Doing In-Place OS updates for Embedded Devices
Palm just announced the 1.1 update to its popular WebOS that runs on the Palm Pre device. Apple released the 3.0 update to its Mac OSX for the iPhone and iPod touch. Microsoft is expected to launch Windows Mobile 6.5 soon and users are hoping that they will be able to update their 6.1 devices to 6.5. Google last month updated Android OS to 1.5. These events point to a recent and very fast growing phenomena: embedded devices are becoming more and more like PCs where users expect to be able to update their device long after it has been released. This was not always the case; OEMs refrained from updating embedded devices unless in cases of high severity bug fixes. There are several reasons for this:
- Updating embedded devices is more difficult than updating PCs from a distribution standpoint
- Because of #1, updating devices is also expensive
- Potential of bricking devices (device does not boot anymore) due to user error is very high leading to high risk of warranty returns
Today’s blog post focuses on #3 because it has very real technical risks and solutions. Before we begin discussing risks of bricking device, let’s talk about 2 different types of updates
- Update to application code – This is usually much simpler and does not typically involve changes to the bootloader or the boot image
- Update to system code/OS image – most of the times when OEMs have to update devices, it is due to some severe error. In our experience it usually involves changing system files. If the entire OS is stored as a single image on disk/flash, then entire image has to be correctly replaced with the new one
If the update is of type 1, then the process has less likelihood of bricking the device. In most cases even if the update fails, support can help user start the device in “safe” mode and restore. Updates of type 2 are by nature riskier because any failure is likely to stop the device from booting up, negating any remote debugging options. Note that It is also possible that for some devices, the application and system code is stored in single boot image. In that case, the distinction of types made above are irrelevant for this discussion.

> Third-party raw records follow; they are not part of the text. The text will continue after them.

`src/rtl/crtc_pkg.sv`:
```
package crtc_pkg;
  localparam int unsigned DW       = 8;
  localparam int unsigned IW       = 8;
  localparam int unsigned LW       = 10;
  localparam int unsigned NUM_REGS = 25;
  localparam int unsigned PROT_LIM = 8;

  localparam logic [IW-1:0] IDX_VTOT = 8'h06;
  localparam logic [IW-1:0] IDX_OVF  = 8'h07;
  localparam logic [IW-1:0] IDX_SKIP = 8'h08;
  localparam logic [IW-1:0] IDX_MSL  = 8'h09;
  localparam logic [IW-1:0] IDX_CSS  = 8'h0A;
  localparam logic [IW-1:0] IDX_CSE  = 8'h0B;
  localparam logic [IW-1:0] IDX_SAH  = 8'h0C;
  localparam logic [IW-1:0] IDX_SAL  = 8'h0D;
  localparam logic [IW-1:0] IDX_CAH  = 8'h0E;
  localparam logic [IW-1:0] IDX_CAL  = 8'h0F;
  localparam logic [IW-1:0] IDX_VRS  = 8'h10;
  localparam logic [IW-1:0] IDX_VRE  = 8'h11;
  localparam logic [IW-1:0] IDX_VDE  = 8'h12;
  localparam logic [IW-1:0] IDX_ULN  = 8'h14;
  localparam logic [IW-1:0] IDX_VBS  = 8'h15;
  localparam logic [IW-1:0] IDX_MOD  = 8'h17;
  localparam logic [IW-1:0] IDX_LCMP = 8'h18;

  typedef enum logic [1:0] {
    SHIFT_BYTE  = 2'd0,
    SHIFT_WORD  = 2'd1,
    SHIFT_DWORD = 2'd2
  } addr_shift_e;
endpackage

```
`src/rtl/crtc_reg_bank.sv`:
```
module crtc_reg_bank
  import crtc_pkg::*;
#(
  parameter int unsigned N_REGS = NUM_REGS
) (
  input  logic                         clk_i,
  input  logic                         rst_ni,
  input  logic                         we_i,
  input  logic                         sel_data_i,
  input  logic [DW-1:0]                wdata_i,
  output logic [IW-1:0]                idx_o,
  output logic [N_REGS-1:0][DW-1:0]    regs_o,
  output logic                         lc8_o,
  output logic [DW-1:0]                rdata_o
);
  logic [IW-1:0]             idx_q;
  logic [N_REGS-1:0][DW-1:0] regs_q;
  logic                      lc8_q;
  logic                      lock;
  logic                      dwr;

  assign lock = regs_q[IDX_VRE][7];
  assign dwr  = we_i & sel_data_i;

  always_ff @(posedge clk_i or negedge rst_ni) begin
    if (!rst_ni)                idx_q <= '0;
    else if (we_i && !sel_data_i) idx_q <= wdata_i;
  end

  for (genvar g = 0; g < N_REGS; g++) begin : g_reg
    localparam logic [IW-1:0] MY_IDX = IW'(g);
    localparam bit            PROT   = (g < PROT_LIM);
    logic wr_ok;
    if (PROT) begin : g_prot
      assign wr_ok = dwr && (idx_q == MY_IDX) && !lock;
    end else begin : g_open
      assign wr_ok = dwr && (idx_q == MY_IDX);
    end
    always_ff @(posedge clk_i or negedge rst_ni) begin
      if (!rst_ni)    regs_q[g] <= '0;
      else if (wr_ok) regs_q[g] <= wdata_i;
    end
  end

  // split-line bit 8 bypasses the lock
  always_ff @(posedge clk_i or negedge rst_ni) begin
    if (!rst_ni)                          lc8_q <= 1'b0;
    else if (dwr && (idx_q == IDX_OVF))   lc8_q <= wdata_i[4];
  end

  always_comb begin
    logic [DW-1:0] sel;
    sel = '0;
    for (int i = 0; i < N_REGS; i++)
      if (idx_q == IW'(i)) sel = regs_q[i];
    rdata_o = sel_data_i ? sel : idx_q;
  end

  assign idx_o  = idx_q;
  assign regs_o = regs_q;
  assign lc8_o  = lc8_q;
endmodule

```
`src/rtl/crtc_decode.sv`:
```
module crtc_decode
  import crtc_pkg::*;
#(
  parameter int unsigned N_REGS = NUM_REGS
) (
  input  logic [N_REGS-1:0][DW-1:0] regs_i,
  input  logic                      lc8_i,
  output logic [LW-1:0]             vtotal_o,
  output logic [LW-1:0]             vdisp_end_o,
  output logic [LW-1:0]             vret_start_o,
  output logic [LW-2:0]             vblank_start_o,
  output logic [LW-1:0]             line_cmp_o,
  output logic [2*DW-1:0]           start_addr_o,
  output logic [2*DW-1:0]           cursor_addr_o,
  output logic [4:0]                cursor_first_o,
  output logic [4:0]                cursor_last_o,
  output logic [1:0]                cursor_skew_o,
  output logic                      cursor_on_o,
  output logic [6:0]                row_lines_o,
  output logic [4:0]                skip_lines_o,
  output logic [1:0]                skip_bytes_o,
  output logic [1:0]                addr_shift_o,
  output logic                      vint_en_o
);
  logic [DW-1:0] ovf, msl;
  logic [6:0]    row_base;
  addr_shift_e   shift;

  assign ovf = regs_i[IDX_OVF];
  assign msl = regs_i[IDX_MSL];

  assign vtotal_o       = {ovf[5], ovf[0], regs_i[IDX_VTOT]};
  assign vdisp_end_o    = {ovf[6], ovf[1], regs_i[IDX_VDE]};
  assign vret_start_o   = {ovf[7], ovf[2], regs_i[IDX_VRS]};
  assign vblank_start_o = {ovf[3], regs_i[IDX_VBS]};
  assign line_cmp_o     = {msl[6], lc8_i, regs_i[IDX_LCMP]};

  assign start_addr_o  = {regs_i[IDX_SAH], regs_i[IDX_SAL]};
  assign cursor_addr_o = {regs_i[IDX_CAH], regs_i[IDX_CAL]};

  assign cursor_first_o = regs_i[IDX_CSS][4:0];
  assign cursor_on_o    = ~regs_i[IDX_CSS][5];
  assign cursor_last_o  = regs_i[IDX_CSE][4:0];
  assign cursor_skew_o  = regs_i[IDX_CSE][6:5];

  assign row_base    = {2'b00, msl[4:0]} + 7'd1;
  assign row_lines_o = msl[7] ? {row_base[5:0], 1'b0} : row_base;

  assign skip_lines_o = regs_i[IDX_SKIP][4:0];
  assign skip_bytes_o = regs_i[IDX_SKIP][6:5];

  always_comb begin
    if (regs_i[IDX_ULN][6])      shift = SHIFT_DWORD;
    else if (regs_i[IDX_MOD][6]) shift = SHIFT_BYTE;
    else                         shift = SHIFT_WORD;
  end
  assign addr_shift_o = shift;

  assign vint_en_o = ~regs_i[IDX_VRE][5];
endmodule

```
`src/rtl/crtc_line_ctr.sv`:
```
module crtc_line_ctr
  import crtc_pkg::*;
#(
  parameter int unsigned CW = LW
) (
  input  logic          clk_i,
  input  logic          rst_ni,
  input  logic          step_i,
  input  logic [CW-1:0] vtotal_i,
  input  logic [CW-1:0] vret_i,
  input  logic [CW-1:0] lcmp_i,
  input  logic          vint_en_i,
  input  logic          vint_clr_i,
  output logic [CW-1:0] cnt_o,
  output logic          wrap_o,
  output logic          vint_o
);
  logic [CW-1:0] cnt_q;
  logic          vint_q;
  logic          hit_ret;

  assign hit_ret = step_i && (cnt_q == vret_i) && vint_en_i;

  always_ff @(posedge clk_i or negedge rst_ni) begin
    if (!rst_ni)     cnt_q <= '0;
    else if (step_i) cnt_q <= (cnt_q == vtotal_i) ? '0 : cnt_q + 1'b1;
  end

  // a retrace hit outranks a same-cycle clear
  always_ff @(posedge clk_i or negedge rst_ni) begin
    if (!rst_ni)         vint_q <= 1'b0;
    else if (hit_ret)    vint_q <= 1'b1;
    else if (vint_clr_i) vint_q <= 1'b0;
  end

  assign cnt_o  = cnt_q;
  assign vint_o = vint_q;
  assign wrap_o = step_i && (cnt_q == lcmp_i);
endmodule

```
`src/rtl/crtc_regfile.sv`:
```
module crtc_regfile
  import crtc_pkg::*;
#(
  parameter int unsigned N_REGS = NUM_REGS
) (
  input  logic          clk_i,
  input  logic          rst_ni,
  input  logic          bus_we_i,
  input  logic          bus_data_sel_i,
  input  logic [7:0]    bus_wdata_i,
  output logic [7:0]    bus_rdata_o,
  input  logic          line_step_i,
  output logic [9:0]    vtotal_o,
  output logic [9:0]    vdisp_end_o,
  output logic [9:0]    vret_start_o,
  output logic [8:0]    vblank_start_o,
  output logic [9:0]    line_cmp_o,
  output logic [15:0]   start_addr_o,
  output logic [15:0]   cursor_addr_o,
  output logic [4:0]    cursor_first_o,
  output logic [4:0]    cursor_last_o,
  output logic [1:0]    cursor_skew_o,
  output logic          cursor_on_o,
  output logic [6:0]    row_lines_o,
  output logic [4:0]    skip_lines_o,
  output logic [1:0]    skip_bytes_o,
  output logic [1:0]    addr_shift_o,
  output logic [9:0]    line_cnt_o,
  output logic          split_wrap_o,
  output logic          vint_o
);
  logic [IW-1:0]             idx_q;
  logic [N_REGS-1:0][DW-1:0] regs;
  logic                      lc8;
  logic                      vint_en;
  logic                      vint_clr;

  crtc_reg_bank #(.N_REGS(N_REGS)) u_bank (
    .clk_i      (clk_i),
    .rst_ni     (rst_ni),
    .we_i       (bus_we_i),
    .sel_data_i (bus_data_sel_i),
    .wdata_i    (bus_wdata_i),
    .idx_o      (idx_q),
    .regs_o     (regs),
    .lc8_o      (lc8),
    .rdata_o    (bus_rdata_o)
  );

  crtc_decode #(.N_REGS(N_REGS)) u_dec (
    .regs_i         (regs),
    .lc8_i          (lc8),
    .vtotal_o       (vtotal_o),
    .vdisp_end_o    (vdisp_end_o),
    .vret_start_o   (vret_start_o),
    .vblank_start_o (vblank_start_o),
    .line_cmp_o     (line_cmp_o),
    .start_addr_o   (start_addr_o),
    .cursor_addr_o  (cursor_addr_o),
    .cursor_first_o (cursor_first_o),
    .cursor_last_o  (cursor_last_o),
    .cursor_skew_o  (cursor_skew_o),
    .cursor_on_o    (cursor_on_o),
    .row_lines_o    (row_lines_o),
    .skip_lines_o   (skip_lines_o),
    .skip_bytes_o   (skip_bytes_o),
    .addr_shift_o   (addr_shift_o),
    .vint_en_o      (vint_en)
  );

  assign vint_clr = bus_we_i && bus_data_sel_i && (idx_q == IDX_VRE) && !bus_wdata_i[4];

  crtc_line_ctr #(.CW(LW)) u_line (
    .clk_i      (clk_i),
    .rst_ni     (rst_ni),
    .step_i     (line_step_i),
    .vtotal_i   (vtotal_o),
    .vret_i     (vret_start_o),
    .lcmp_i     (line_cmp_o),
    .vint_en_i  (vint_en),
    .vint_clr_i (vint_clr),
    .cnt_o      (line_cnt_o),
    .wrap_o     (split_wrap_o),
    .vint_o     (vint_o)
  );
endmodule

```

Here is how devices typically partition the data storage for boot and application data
Note: Some devices may not use the file system for the boot partition and instead directly talk to the block device. In that case, the remainder of this discussion is not applicable.
During an update process involving system code, the boot image has to be replaced with a new one. Typically the update process will overwrite the existing image. The problem happens when the update process is interrupted due to erroneous circumstances such as
- Device battery dies before the update process is completed
- The user pulls out the USB cord connecting the device to host
In these cases, the OS image will get corrupted and the device may not be able to boot back up, leading to a bricked device.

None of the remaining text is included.